== What is expected ==
Report the count of lines in the records below that hold the word "resized", omitting everything but the number.

== Exercise input ==
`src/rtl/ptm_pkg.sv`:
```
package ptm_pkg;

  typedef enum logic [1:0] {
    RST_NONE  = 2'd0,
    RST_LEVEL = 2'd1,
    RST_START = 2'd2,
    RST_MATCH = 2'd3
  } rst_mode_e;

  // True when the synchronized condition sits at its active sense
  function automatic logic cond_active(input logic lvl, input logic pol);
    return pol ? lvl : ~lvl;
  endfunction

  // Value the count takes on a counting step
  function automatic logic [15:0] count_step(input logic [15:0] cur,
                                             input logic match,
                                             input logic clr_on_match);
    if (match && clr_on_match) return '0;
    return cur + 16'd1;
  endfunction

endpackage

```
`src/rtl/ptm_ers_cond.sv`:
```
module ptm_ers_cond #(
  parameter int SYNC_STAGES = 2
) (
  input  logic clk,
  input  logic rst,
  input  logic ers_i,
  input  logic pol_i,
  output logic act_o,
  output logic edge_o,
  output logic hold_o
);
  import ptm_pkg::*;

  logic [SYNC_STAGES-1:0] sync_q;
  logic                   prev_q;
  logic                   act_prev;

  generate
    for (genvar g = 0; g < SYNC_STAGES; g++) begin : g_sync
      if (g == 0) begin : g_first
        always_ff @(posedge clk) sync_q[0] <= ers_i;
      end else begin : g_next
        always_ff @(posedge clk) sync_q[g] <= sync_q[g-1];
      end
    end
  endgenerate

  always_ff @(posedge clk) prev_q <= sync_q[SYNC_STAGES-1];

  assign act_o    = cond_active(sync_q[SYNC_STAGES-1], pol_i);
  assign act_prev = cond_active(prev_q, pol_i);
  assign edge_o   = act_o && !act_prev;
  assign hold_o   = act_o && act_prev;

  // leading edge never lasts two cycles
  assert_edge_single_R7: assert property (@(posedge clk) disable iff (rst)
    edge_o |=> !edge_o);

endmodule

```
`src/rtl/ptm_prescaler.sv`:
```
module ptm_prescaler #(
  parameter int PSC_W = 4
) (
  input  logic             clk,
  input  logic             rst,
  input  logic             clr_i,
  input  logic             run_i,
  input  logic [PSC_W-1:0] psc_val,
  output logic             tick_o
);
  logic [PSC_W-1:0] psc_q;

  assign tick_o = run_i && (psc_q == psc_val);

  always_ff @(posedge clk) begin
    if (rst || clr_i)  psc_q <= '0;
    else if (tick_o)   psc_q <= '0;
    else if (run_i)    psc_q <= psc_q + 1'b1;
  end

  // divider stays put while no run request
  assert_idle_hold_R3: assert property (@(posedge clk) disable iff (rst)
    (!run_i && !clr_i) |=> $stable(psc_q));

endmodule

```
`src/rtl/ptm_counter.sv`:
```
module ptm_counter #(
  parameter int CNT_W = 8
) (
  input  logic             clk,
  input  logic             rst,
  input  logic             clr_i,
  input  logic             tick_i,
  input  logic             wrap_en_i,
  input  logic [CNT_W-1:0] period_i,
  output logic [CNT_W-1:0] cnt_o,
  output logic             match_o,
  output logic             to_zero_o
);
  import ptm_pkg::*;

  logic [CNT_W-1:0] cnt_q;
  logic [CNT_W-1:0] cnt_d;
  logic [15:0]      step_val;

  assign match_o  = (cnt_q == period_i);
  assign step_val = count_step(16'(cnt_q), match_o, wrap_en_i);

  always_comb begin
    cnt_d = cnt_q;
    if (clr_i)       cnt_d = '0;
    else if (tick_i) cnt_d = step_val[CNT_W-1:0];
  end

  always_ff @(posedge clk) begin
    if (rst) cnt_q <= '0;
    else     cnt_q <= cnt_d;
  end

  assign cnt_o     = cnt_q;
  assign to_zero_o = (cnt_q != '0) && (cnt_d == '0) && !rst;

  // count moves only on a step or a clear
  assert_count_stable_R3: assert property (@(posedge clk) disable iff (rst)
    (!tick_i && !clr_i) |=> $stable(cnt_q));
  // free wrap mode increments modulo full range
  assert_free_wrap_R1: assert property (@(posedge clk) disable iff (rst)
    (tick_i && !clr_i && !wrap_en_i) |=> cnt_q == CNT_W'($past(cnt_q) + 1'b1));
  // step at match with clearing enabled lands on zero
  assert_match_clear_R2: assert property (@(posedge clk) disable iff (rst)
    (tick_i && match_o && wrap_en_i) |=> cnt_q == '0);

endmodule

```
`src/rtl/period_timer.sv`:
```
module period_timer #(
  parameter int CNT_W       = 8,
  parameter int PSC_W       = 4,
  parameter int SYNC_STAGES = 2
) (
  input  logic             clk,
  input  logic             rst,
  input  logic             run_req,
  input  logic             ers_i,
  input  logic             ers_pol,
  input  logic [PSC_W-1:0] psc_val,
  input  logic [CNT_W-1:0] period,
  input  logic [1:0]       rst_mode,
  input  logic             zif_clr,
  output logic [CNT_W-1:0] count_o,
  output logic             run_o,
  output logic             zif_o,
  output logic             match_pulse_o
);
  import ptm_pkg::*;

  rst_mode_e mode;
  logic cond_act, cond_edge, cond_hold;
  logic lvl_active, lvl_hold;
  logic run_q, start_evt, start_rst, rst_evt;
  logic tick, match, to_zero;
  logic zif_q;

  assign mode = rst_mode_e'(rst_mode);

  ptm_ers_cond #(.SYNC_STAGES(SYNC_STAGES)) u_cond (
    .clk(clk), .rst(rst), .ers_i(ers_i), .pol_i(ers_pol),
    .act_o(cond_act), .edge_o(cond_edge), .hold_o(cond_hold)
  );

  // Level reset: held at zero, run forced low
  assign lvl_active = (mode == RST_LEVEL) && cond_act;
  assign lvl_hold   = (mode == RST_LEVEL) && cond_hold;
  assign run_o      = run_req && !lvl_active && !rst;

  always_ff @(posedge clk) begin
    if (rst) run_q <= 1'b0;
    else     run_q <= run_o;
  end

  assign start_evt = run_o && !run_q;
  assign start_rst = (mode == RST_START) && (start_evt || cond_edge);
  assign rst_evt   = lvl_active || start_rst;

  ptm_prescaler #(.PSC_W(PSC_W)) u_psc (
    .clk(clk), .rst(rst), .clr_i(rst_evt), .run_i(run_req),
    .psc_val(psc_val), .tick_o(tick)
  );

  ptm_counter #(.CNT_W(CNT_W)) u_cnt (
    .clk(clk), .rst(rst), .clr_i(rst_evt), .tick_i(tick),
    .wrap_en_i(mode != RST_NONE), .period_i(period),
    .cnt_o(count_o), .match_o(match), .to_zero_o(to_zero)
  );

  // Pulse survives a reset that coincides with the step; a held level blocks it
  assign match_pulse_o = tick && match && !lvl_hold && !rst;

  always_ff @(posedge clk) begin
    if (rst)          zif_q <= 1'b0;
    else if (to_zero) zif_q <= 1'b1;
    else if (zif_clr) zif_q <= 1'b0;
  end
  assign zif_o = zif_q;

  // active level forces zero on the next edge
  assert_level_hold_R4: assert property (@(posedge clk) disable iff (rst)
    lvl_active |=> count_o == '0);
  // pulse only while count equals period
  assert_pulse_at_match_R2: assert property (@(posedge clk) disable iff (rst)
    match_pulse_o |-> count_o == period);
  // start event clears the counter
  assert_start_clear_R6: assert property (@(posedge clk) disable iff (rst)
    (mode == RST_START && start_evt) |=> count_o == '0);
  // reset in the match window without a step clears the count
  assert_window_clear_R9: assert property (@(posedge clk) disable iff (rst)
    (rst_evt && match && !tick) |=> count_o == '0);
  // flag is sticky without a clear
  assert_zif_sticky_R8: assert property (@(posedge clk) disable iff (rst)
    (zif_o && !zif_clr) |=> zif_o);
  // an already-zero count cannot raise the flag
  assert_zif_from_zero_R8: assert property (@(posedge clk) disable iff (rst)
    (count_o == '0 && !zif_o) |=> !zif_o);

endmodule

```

==

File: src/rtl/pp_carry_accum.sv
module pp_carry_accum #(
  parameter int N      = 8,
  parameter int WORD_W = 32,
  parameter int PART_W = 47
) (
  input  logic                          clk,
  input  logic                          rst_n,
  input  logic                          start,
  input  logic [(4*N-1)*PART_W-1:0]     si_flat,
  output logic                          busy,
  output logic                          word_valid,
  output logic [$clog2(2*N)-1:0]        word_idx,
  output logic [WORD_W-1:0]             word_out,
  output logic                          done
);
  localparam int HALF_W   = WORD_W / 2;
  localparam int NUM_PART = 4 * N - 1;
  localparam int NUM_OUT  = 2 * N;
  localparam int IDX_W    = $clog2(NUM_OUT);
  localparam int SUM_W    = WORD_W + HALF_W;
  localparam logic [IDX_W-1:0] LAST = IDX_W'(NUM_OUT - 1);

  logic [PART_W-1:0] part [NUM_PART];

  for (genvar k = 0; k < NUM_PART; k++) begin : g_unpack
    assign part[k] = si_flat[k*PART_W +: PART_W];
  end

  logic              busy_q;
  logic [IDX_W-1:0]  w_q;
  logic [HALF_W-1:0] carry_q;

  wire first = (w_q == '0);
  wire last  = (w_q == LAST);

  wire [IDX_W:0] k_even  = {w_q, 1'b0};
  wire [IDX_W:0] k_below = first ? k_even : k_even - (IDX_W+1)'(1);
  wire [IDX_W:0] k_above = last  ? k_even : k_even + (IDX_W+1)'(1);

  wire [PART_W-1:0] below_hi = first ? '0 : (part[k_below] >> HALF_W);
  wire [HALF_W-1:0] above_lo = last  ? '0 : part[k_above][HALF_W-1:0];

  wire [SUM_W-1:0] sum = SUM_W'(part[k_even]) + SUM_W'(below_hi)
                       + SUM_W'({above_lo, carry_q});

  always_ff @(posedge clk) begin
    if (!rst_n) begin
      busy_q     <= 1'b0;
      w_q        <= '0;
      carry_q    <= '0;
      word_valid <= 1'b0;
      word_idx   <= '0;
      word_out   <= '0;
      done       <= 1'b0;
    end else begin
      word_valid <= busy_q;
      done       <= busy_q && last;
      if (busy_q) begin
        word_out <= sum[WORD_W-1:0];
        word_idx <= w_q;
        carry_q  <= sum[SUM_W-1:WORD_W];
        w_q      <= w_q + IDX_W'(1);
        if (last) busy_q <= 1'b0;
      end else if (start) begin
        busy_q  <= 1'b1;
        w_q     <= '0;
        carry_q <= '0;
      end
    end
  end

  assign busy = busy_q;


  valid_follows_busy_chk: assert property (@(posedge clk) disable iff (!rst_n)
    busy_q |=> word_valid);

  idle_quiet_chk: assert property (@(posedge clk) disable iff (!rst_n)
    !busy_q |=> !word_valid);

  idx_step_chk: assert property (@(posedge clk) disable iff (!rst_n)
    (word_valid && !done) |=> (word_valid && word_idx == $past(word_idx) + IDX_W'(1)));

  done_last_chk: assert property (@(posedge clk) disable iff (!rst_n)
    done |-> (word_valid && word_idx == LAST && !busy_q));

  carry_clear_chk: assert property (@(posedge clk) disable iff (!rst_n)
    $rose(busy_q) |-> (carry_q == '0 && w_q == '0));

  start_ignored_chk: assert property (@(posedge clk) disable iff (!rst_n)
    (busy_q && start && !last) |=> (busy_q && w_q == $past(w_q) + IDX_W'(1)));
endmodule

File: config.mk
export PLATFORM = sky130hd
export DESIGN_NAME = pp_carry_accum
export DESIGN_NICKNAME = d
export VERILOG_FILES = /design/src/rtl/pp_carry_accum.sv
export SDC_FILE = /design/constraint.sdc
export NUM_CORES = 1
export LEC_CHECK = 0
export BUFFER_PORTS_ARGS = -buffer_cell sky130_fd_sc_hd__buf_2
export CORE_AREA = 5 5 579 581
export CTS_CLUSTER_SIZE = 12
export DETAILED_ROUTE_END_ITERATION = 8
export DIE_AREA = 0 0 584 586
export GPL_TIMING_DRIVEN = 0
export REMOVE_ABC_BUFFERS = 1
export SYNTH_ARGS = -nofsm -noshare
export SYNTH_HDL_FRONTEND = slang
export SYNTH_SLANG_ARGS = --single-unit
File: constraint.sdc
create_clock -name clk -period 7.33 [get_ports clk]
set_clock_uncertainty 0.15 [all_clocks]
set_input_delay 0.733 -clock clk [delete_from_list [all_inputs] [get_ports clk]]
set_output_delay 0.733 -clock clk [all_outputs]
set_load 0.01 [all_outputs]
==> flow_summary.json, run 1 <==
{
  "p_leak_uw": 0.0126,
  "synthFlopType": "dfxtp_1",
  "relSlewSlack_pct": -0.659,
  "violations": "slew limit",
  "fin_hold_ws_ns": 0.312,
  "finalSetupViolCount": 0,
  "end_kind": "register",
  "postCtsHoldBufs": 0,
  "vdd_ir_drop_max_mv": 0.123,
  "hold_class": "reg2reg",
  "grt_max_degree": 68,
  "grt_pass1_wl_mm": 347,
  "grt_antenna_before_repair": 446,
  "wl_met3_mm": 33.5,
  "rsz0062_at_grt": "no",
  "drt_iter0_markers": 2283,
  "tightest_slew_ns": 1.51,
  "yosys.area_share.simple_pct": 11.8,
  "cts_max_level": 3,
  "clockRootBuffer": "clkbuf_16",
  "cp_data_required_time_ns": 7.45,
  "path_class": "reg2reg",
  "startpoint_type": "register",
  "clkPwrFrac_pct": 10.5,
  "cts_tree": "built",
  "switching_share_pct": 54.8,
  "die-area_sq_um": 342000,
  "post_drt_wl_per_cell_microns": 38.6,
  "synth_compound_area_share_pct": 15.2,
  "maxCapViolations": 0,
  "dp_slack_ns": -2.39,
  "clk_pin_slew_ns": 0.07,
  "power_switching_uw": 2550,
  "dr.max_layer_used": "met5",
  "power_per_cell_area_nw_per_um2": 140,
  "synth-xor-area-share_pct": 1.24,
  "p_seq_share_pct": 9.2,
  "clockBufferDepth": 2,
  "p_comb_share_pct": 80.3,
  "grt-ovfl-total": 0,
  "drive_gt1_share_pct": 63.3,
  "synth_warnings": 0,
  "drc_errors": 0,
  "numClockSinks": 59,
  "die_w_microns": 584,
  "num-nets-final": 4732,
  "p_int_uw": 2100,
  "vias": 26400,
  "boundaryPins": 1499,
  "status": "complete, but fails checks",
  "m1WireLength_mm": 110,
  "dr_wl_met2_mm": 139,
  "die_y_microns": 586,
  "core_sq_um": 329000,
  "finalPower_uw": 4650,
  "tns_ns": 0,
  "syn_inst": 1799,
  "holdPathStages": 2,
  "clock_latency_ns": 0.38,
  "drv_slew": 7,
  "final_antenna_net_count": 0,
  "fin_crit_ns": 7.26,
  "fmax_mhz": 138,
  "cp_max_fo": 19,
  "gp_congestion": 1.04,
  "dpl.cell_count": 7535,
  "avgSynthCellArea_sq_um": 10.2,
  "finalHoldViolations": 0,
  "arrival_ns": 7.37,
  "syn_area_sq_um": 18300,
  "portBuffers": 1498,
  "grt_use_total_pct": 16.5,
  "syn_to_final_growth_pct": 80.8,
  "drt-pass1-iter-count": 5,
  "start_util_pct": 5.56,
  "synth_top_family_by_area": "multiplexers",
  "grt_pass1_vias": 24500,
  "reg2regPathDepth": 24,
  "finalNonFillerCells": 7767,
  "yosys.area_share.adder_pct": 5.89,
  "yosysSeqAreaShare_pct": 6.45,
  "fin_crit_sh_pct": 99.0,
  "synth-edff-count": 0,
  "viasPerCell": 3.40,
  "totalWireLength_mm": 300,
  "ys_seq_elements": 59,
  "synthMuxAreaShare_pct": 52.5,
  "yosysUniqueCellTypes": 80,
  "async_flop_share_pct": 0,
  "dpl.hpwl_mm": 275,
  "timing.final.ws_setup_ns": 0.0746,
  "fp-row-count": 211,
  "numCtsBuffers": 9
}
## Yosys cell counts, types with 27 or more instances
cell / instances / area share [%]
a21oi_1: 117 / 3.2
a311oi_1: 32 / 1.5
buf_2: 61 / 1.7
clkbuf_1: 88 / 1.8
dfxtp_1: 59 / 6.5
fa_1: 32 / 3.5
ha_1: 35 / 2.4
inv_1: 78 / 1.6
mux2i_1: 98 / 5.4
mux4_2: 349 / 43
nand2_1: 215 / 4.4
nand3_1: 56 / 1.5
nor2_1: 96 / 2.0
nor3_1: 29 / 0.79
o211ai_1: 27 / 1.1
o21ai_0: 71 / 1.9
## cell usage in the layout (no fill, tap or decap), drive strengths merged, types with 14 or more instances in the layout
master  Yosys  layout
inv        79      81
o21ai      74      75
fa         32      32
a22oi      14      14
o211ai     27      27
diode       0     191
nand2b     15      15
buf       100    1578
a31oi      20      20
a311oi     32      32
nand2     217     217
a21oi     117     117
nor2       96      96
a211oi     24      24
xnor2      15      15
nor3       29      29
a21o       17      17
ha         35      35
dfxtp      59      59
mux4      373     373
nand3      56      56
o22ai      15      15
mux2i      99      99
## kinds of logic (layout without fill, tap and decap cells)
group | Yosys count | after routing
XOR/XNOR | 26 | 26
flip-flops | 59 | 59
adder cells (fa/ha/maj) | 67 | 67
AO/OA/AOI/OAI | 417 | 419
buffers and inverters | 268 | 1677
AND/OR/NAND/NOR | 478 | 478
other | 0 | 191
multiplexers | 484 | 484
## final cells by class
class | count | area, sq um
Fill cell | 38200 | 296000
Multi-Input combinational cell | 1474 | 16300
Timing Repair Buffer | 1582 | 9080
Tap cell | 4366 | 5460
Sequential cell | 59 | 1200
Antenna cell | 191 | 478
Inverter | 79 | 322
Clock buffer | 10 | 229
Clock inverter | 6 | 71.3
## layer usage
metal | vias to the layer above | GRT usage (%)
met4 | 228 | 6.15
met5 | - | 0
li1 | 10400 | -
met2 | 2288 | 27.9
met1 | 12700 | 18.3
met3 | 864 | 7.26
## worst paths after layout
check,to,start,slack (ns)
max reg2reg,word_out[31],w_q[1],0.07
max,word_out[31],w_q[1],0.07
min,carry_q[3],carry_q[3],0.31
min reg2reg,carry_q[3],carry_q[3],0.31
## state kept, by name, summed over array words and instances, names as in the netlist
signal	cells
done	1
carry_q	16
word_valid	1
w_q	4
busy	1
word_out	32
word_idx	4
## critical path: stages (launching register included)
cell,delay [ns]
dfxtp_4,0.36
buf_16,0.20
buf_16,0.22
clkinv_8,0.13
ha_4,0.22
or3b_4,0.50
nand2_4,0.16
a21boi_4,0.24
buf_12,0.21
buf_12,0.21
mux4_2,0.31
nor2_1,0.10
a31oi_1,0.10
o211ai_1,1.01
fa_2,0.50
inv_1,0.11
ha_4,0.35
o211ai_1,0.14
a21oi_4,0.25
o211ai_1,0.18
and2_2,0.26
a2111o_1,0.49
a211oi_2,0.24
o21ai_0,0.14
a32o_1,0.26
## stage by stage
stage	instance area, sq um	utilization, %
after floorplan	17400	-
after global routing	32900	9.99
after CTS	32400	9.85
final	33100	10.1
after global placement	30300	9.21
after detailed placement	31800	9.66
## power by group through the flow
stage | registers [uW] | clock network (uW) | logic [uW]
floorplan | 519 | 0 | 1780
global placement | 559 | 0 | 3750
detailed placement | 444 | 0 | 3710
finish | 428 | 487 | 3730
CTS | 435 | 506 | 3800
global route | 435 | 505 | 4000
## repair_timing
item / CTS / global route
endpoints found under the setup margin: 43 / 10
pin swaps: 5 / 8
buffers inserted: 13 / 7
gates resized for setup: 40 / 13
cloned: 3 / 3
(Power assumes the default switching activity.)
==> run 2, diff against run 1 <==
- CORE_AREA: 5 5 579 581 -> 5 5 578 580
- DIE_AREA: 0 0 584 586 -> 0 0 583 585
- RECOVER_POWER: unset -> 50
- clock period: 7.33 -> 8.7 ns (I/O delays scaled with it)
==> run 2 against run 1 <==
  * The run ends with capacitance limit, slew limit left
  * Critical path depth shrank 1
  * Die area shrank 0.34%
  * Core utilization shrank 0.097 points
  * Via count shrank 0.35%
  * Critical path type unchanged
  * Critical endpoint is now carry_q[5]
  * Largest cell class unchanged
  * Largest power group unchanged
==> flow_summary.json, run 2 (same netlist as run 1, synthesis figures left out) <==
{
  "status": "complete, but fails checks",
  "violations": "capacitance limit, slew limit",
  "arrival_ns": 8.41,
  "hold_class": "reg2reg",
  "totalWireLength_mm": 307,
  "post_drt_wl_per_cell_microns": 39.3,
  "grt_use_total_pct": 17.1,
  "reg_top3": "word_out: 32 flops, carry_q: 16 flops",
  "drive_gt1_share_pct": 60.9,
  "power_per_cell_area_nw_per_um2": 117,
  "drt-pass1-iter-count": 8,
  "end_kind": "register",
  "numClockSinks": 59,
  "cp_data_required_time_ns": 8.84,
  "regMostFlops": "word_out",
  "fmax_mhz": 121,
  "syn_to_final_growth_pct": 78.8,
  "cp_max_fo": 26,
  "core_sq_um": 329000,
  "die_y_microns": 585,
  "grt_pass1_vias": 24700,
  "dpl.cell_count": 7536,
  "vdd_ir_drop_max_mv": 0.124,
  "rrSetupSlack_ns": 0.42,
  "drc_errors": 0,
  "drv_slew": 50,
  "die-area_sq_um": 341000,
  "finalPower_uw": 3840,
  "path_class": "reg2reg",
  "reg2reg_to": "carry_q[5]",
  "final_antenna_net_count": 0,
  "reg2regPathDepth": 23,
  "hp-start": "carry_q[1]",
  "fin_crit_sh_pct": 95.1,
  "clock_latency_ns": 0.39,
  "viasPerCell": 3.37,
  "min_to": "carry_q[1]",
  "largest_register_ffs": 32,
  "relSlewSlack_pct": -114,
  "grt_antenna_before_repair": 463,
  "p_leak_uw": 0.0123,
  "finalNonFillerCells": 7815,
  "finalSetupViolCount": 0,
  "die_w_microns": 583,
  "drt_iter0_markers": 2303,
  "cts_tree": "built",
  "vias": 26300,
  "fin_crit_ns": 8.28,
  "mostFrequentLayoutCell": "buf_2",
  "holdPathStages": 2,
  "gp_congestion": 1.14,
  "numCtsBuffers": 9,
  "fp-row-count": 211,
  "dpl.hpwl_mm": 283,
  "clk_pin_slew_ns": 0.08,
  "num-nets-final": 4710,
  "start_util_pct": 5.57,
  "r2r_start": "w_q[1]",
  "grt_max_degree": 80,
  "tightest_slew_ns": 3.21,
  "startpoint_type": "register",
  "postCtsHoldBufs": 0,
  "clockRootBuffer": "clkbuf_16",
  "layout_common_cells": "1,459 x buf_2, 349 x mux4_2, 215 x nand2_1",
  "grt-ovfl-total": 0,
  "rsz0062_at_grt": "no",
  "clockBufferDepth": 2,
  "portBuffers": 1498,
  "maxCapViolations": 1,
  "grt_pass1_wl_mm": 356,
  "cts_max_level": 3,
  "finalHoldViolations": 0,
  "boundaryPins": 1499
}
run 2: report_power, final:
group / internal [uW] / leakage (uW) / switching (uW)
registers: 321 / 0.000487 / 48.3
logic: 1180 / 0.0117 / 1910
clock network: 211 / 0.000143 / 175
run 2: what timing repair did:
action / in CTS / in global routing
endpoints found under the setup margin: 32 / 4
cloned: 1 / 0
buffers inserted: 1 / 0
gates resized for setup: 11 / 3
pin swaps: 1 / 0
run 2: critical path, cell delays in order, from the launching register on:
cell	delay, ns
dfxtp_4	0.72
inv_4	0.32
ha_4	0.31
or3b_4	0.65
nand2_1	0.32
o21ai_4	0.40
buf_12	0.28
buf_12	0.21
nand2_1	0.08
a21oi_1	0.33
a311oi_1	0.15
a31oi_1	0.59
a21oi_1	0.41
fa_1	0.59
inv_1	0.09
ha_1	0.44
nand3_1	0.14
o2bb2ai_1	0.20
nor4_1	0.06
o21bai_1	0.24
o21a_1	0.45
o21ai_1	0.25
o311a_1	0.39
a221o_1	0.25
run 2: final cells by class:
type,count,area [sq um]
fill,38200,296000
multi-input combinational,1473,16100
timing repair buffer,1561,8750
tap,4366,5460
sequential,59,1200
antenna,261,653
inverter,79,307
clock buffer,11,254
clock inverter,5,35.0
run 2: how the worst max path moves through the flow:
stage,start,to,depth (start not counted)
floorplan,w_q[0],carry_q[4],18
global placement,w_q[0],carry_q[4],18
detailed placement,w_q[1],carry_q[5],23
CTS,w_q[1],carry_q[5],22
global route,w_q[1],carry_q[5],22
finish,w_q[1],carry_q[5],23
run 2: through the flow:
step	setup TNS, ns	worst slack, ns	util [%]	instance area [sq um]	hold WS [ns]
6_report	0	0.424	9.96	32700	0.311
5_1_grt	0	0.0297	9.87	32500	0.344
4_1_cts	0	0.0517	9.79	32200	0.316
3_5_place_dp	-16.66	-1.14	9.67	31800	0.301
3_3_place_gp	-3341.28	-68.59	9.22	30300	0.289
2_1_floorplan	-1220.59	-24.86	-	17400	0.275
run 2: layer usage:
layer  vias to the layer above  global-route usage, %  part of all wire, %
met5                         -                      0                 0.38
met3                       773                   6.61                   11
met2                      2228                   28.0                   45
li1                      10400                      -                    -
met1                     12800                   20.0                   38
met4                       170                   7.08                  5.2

== The completed task ==
2